| What to produce |
Look through the entries below, please, and copy every line with the word "asynchronous".

Stored data entries
▼
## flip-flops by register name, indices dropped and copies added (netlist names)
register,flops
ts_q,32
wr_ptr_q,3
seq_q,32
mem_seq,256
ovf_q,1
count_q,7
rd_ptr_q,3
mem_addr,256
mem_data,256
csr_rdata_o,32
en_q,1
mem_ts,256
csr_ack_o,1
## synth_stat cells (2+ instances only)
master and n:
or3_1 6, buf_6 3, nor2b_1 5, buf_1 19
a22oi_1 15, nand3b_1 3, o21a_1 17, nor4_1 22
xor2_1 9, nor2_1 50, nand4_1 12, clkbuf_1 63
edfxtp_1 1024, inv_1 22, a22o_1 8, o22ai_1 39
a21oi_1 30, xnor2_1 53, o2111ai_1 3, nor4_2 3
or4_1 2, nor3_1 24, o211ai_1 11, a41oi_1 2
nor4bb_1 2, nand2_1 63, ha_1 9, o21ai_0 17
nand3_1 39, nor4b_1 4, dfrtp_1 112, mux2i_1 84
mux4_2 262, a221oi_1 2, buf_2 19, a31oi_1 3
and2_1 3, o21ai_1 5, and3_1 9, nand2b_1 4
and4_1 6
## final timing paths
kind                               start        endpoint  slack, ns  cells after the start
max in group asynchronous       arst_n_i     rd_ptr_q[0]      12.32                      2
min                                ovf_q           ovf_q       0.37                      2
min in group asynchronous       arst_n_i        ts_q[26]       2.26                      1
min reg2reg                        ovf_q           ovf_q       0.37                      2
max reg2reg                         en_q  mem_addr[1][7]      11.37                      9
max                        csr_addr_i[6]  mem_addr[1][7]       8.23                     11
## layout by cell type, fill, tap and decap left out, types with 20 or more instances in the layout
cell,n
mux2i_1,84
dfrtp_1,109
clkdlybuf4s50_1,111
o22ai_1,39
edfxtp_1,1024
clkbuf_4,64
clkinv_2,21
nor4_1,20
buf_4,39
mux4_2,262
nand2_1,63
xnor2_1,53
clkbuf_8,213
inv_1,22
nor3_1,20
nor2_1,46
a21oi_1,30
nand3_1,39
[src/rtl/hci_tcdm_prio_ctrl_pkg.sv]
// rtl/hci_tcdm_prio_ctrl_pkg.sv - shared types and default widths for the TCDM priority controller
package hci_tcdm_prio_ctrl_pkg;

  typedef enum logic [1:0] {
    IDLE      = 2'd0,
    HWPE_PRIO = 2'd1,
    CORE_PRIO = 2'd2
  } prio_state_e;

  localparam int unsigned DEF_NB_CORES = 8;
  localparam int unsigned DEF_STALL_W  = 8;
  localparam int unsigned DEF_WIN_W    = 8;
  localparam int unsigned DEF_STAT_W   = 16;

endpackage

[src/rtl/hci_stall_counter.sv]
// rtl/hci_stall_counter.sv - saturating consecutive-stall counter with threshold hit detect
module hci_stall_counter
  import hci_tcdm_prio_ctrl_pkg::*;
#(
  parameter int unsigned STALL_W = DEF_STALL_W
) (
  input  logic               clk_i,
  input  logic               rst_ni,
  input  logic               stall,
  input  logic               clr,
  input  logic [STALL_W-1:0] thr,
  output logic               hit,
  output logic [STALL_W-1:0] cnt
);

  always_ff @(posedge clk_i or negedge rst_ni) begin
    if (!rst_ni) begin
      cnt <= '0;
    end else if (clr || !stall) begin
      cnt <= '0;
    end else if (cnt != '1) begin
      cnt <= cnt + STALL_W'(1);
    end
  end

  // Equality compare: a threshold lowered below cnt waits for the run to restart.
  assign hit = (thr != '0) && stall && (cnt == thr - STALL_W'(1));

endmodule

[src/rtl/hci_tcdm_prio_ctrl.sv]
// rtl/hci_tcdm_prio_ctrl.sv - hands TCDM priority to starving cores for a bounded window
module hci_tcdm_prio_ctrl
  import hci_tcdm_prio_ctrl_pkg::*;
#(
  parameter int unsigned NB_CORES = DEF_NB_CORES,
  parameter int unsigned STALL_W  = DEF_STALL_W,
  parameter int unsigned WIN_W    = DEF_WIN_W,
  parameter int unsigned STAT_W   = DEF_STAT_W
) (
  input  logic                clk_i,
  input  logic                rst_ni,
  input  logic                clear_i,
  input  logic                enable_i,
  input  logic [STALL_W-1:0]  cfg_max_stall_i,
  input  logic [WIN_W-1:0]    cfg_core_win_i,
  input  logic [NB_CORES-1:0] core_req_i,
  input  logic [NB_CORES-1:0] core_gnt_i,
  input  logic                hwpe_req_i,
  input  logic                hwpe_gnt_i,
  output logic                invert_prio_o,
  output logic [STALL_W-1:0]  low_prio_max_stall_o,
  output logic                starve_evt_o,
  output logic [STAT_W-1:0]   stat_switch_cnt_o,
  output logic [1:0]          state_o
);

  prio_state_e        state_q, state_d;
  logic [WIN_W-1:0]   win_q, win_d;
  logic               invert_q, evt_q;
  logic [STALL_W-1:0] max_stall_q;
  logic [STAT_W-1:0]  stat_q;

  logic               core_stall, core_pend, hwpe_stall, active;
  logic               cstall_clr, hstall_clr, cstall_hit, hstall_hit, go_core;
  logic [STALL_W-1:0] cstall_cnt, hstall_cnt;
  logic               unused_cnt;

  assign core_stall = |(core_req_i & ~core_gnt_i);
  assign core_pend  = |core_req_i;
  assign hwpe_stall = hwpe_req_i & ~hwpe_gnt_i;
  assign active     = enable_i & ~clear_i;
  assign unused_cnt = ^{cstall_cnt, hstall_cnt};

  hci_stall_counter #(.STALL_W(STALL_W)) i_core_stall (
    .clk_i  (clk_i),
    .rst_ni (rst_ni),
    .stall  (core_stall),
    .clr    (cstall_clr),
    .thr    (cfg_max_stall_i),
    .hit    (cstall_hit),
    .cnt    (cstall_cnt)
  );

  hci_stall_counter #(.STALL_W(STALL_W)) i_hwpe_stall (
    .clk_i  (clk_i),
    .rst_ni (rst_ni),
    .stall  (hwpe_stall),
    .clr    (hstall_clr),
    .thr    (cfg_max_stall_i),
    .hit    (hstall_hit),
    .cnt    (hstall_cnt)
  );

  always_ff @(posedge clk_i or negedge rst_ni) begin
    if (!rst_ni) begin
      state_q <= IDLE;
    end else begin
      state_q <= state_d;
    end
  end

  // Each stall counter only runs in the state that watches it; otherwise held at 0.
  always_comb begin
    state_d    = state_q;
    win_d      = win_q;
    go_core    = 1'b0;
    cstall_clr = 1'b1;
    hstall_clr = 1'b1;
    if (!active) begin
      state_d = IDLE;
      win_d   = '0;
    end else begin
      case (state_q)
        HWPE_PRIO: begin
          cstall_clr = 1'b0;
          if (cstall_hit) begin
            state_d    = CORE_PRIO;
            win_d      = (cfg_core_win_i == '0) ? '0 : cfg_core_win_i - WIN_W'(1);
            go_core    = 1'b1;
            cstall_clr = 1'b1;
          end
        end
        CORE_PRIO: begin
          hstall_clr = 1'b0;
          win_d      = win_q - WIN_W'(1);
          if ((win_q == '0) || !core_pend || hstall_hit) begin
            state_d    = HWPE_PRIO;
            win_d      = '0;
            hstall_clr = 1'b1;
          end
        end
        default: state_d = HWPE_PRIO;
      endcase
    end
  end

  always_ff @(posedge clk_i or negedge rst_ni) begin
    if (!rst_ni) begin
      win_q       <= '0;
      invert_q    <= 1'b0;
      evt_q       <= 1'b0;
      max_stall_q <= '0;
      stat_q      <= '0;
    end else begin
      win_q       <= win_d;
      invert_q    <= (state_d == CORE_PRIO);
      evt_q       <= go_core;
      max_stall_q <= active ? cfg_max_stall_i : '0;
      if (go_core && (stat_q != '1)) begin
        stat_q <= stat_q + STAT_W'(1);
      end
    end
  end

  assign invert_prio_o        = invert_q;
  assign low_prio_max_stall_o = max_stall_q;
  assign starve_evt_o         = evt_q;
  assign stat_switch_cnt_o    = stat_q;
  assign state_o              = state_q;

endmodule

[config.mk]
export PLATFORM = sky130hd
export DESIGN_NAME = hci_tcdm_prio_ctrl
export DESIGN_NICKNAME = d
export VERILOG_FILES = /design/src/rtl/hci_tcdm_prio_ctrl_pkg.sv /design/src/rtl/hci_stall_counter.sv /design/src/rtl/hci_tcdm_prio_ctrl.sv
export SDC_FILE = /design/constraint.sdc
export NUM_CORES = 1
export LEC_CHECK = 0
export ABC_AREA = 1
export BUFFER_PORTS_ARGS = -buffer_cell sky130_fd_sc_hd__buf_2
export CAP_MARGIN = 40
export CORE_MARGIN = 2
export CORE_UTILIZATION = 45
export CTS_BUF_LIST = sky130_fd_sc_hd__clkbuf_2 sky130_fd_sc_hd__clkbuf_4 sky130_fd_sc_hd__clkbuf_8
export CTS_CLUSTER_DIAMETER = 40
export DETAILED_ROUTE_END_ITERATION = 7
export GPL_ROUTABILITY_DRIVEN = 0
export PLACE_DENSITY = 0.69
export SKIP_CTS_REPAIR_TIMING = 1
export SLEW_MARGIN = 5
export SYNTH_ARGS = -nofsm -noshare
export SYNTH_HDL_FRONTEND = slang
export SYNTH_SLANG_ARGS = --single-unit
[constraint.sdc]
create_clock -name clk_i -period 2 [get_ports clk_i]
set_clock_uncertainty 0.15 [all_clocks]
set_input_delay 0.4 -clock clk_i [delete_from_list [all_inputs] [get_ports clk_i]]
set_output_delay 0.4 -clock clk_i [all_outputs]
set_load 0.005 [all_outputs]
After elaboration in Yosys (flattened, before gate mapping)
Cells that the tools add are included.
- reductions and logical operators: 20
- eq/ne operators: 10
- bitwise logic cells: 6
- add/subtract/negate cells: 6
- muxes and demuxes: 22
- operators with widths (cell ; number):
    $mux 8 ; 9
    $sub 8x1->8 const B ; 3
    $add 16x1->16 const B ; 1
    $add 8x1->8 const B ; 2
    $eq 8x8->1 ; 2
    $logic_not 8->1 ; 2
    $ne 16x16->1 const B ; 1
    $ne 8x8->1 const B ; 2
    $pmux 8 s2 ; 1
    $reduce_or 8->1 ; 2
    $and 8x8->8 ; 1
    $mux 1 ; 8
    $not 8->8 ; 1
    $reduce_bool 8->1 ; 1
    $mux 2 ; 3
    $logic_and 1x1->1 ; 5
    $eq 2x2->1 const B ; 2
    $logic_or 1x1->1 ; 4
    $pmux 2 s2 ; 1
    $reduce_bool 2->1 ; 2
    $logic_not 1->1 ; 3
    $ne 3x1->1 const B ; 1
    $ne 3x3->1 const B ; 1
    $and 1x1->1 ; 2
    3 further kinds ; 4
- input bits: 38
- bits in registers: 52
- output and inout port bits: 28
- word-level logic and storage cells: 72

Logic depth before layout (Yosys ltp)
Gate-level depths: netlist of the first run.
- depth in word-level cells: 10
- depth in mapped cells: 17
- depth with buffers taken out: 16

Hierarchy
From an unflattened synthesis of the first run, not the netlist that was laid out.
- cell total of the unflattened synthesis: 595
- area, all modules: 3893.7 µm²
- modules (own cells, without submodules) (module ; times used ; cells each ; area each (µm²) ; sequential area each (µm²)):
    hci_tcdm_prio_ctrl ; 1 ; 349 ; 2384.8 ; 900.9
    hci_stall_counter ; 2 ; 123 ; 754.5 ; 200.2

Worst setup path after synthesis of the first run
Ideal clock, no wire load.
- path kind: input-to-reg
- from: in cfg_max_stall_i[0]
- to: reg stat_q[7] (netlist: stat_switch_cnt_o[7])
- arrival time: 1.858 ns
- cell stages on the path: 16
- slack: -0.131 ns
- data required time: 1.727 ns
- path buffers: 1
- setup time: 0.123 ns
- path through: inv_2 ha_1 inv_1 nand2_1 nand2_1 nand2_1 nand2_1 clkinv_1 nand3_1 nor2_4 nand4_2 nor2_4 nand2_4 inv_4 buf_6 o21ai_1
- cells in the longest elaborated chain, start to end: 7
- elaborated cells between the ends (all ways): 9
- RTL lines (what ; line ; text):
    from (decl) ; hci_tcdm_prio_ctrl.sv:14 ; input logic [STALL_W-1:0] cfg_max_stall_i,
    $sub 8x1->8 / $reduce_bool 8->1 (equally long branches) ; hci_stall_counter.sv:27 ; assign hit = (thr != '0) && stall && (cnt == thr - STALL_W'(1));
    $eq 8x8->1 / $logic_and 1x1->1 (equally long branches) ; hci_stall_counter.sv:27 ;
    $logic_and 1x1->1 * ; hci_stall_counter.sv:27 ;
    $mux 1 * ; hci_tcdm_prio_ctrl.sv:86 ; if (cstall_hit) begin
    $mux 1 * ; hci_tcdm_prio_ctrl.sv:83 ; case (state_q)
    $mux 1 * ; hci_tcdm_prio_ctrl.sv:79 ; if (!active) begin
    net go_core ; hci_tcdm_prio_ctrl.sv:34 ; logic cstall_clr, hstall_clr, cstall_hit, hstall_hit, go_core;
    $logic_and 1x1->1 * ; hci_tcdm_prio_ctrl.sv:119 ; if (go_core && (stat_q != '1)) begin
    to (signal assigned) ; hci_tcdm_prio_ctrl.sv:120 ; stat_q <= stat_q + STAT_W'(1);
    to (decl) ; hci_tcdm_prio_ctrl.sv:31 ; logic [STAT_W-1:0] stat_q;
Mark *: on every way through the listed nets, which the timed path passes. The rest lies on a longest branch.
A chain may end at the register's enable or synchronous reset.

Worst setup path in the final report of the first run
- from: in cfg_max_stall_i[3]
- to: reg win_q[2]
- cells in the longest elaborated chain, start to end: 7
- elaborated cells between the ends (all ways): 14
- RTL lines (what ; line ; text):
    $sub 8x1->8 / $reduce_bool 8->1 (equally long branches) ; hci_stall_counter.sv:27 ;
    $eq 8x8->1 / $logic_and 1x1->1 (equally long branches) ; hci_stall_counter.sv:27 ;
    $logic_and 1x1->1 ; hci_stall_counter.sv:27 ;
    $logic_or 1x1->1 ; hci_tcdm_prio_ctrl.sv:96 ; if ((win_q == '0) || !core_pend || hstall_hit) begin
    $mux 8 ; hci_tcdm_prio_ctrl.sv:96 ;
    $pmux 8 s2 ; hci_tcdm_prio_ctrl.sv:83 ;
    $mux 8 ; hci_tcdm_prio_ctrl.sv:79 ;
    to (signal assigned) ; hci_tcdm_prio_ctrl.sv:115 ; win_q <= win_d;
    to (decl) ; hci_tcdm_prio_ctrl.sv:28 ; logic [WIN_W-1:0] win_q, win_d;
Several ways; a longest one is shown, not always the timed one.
▲
| Exercise output |
max in group asynchronous       arst_n_i     rd_ptr_q[0]      12.32                      2
min in group asynchronous       arst_n_i        ts_q[26]       2.26                      1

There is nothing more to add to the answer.